Stored data:

───

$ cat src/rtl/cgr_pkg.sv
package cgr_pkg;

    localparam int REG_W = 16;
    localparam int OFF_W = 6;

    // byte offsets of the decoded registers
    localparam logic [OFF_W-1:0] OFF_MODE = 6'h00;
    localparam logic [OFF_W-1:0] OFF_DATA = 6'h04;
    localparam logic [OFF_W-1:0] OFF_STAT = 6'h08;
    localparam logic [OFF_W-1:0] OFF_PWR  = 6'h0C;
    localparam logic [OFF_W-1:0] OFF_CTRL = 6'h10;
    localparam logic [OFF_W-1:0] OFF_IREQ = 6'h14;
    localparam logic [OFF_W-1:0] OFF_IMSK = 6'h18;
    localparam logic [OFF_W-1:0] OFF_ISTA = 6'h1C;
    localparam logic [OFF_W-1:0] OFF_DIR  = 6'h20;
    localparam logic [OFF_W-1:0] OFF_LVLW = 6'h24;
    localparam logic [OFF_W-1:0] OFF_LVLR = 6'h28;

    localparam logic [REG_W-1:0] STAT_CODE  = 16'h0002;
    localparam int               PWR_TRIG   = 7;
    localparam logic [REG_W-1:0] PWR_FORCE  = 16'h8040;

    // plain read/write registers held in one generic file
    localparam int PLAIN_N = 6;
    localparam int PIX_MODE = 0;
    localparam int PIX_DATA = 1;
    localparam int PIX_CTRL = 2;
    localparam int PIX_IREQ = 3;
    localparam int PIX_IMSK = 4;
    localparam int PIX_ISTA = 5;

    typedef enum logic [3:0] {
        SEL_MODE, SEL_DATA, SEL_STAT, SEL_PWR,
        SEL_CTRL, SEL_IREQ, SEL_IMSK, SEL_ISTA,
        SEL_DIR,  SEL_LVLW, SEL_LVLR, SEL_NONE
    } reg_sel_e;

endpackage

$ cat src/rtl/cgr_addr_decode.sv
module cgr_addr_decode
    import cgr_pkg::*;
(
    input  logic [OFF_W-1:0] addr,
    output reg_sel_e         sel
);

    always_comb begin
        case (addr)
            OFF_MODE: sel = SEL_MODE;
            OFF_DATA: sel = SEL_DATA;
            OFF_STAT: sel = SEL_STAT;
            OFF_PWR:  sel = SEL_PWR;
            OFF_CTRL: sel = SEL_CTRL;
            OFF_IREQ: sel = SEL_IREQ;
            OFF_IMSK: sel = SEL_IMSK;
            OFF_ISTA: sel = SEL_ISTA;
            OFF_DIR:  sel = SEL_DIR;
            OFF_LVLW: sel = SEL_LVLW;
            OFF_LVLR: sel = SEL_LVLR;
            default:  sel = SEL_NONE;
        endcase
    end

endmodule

───

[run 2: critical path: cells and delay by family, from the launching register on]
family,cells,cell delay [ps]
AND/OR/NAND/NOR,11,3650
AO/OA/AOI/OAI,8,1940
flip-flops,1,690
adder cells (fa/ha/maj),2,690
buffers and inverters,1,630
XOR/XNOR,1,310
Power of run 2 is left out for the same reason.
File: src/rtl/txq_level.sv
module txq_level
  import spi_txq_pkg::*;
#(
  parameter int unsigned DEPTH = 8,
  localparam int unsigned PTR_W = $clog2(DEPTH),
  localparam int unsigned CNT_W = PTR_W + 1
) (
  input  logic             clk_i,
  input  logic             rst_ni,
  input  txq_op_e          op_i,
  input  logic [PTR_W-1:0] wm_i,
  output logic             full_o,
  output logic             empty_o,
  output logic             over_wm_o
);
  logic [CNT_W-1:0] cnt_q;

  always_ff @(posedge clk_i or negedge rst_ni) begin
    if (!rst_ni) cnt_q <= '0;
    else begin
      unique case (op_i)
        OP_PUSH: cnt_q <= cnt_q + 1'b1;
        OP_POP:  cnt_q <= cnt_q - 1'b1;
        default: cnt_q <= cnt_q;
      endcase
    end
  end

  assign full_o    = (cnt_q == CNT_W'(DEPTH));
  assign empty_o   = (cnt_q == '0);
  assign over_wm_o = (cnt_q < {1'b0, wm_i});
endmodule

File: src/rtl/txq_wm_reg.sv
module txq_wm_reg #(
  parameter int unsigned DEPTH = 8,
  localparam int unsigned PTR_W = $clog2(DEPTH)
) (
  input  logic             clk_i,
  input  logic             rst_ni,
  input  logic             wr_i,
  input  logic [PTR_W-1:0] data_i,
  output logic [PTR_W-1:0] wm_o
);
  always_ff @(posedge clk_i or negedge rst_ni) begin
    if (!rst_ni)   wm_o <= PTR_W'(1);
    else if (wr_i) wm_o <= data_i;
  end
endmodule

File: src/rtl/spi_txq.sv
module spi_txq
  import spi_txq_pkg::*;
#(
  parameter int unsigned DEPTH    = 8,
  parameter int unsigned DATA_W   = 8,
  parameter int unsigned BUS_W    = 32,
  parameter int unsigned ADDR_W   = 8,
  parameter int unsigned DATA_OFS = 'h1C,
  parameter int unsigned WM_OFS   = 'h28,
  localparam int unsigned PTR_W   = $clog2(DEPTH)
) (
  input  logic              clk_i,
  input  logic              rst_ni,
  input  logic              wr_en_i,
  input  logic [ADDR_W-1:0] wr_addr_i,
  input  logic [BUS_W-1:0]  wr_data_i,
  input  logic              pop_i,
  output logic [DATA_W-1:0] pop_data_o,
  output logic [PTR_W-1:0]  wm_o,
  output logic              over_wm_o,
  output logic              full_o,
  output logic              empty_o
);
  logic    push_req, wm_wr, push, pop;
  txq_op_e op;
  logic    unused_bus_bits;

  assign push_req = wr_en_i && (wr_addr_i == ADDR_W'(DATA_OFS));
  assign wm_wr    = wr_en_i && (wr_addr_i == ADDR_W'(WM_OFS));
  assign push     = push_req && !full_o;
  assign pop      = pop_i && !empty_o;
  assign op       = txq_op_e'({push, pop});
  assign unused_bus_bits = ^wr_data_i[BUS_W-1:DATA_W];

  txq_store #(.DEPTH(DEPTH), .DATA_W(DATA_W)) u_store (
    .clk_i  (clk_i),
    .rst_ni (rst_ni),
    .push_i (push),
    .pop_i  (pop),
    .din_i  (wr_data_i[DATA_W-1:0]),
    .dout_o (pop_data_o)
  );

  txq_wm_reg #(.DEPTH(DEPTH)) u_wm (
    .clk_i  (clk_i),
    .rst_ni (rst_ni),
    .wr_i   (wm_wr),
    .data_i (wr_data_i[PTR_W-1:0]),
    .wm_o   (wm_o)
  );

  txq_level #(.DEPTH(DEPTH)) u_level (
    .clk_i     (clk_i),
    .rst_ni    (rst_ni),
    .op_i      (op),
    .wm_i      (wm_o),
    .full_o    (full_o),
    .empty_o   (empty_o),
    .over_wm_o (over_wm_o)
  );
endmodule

───

**Assignment:** Looking at the records above, return exactly the lines from the line with "File: src/rtl/spi_txq.sv" to the line with "parameter int unsigned WM_OFS", both ends included.

**Expected answer:**
File: src/rtl/spi_txq.sv
module spi_txq
  import spi_txq_pkg::*;
#(
  parameter int unsigned DEPTH    = 8,
  parameter int unsigned DATA_W   = 8,
  parameter int unsigned BUS_W    = 32,
  parameter int unsigned ADDR_W   = 8,
  parameter int unsigned DATA_OFS = 'h1C,
  parameter int unsigned WM_OFS   = 'h28,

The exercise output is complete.